Most pain does have a physical origin, whether in the form of a burn, a microbial infection or some other injury, but not always. Chronic afflictions with no apparent cause may begin with an acute response to physical injury that is inappropriately maintained. The injury and all observable signs of damage heal but the pain state set up in the central nervous system lingers.

Andrew Hodgkiss, a psychiatrist at St Thomas's Hospital in London, argues that the medical profession must bear part of the blame for the view that pain must have a physical cause. For him, "pain is a complex lived experience of human beings with roots in their autobiography, their emotional state and their concentration, as well as their sensory input. If we hadn't discarded all those ideas, and gone instead for a simple relationship between disease and pain, we wouldn't be having to struggle with saying it's in the mind. Of course pain is in the mind. It's a lived experience, it's a perception, it's an emotion, it's all these things. All pain is in the mind even if there's a great big lesion."

The futility of continuing to search exclusively for a physical cause when none can be found has major implications for treatment. It has led to the creation of a handful of last-resort pain clinics that place the emphasis not on eliminating pain but on helping patients to live with it. The first aim of these clinics is to restore patients to physical strength and health. Then comes a programme of practical advice on how best to live as normal a life as possible without exacerbating the pain. And then there is the more formal psychological help. It rarely removes the pain entirely but it does help most people to cope more effectively.
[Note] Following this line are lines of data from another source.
File: src/rtl/ots_pkg.sv
// ----------------------------------------------------------------------------
// ots_pkg
// Shared types and constants for the oscillator trim search.
// ----------------------------------------------------------------------------
package ots_pkg;

   localparam int unsigned TrimWidth   = 8;
   localparam int unsigned LengthWidth = 16;

   localparam logic [LengthWidth-1:0] TargetReset = 16'd2356;
   localparam logic [TrimWidth-1:0]   FirstStep   = 8'd128;
   localparam logic [TrimWidth-1:0]   TrimMax     = 8'd255;

   // Request kinds carried on the request tuser bit.
   localparam logic CMD_START   = 1'b0;
   localparam logic CMD_MEASURE = 1'b1;

   typedef enum logic [1:0] {
      PH_IDLE     = 2'd0,
      PH_BINARY   = 2'd1,
      PH_NEIGHBOR = 2'd2
   } phase_type;

   typedef struct packed {
      phase_type               phase;
      logic [TrimWidth-1:0]    step_size;
      logic [TrimWidth-1:0]    search_base;
      logic [TrimWidth-1:0]    current_trim;
      logic [TrimWidth-1:0]    neighbor_end;
      logic [TrimWidth-1:0]    best_trim;
      logic [LengthWidth-1:0]  best_deviation;
   } search_state_type;

   typedef struct packed {
      logic                    emit;
      logic [TrimWidth-1:0]    trim_value;
      logic                    done_res;
   } step_result_type;

endpackage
Do we really want to live in a world free of all pain any more than we seek to live in one free of risk? So addicted are we to the latter that we flock to theme parks to simulate the experience of danger and we even invent and pursue genuinely risky pastimes, from rock-climbing to parachuting.

So do we really want to abolish all pain? Certainly the masochist does not. And even those without the stomach to endure pain for themselves may turn up to see other people doing so. Performance art has featured artists who variously shoot, cut, trepan, pierce, scarify and burn themselves - and hold an audience while doing so. Clearly we are intent on eliminating pain from medicine. But eliminating it totally? Maybe not.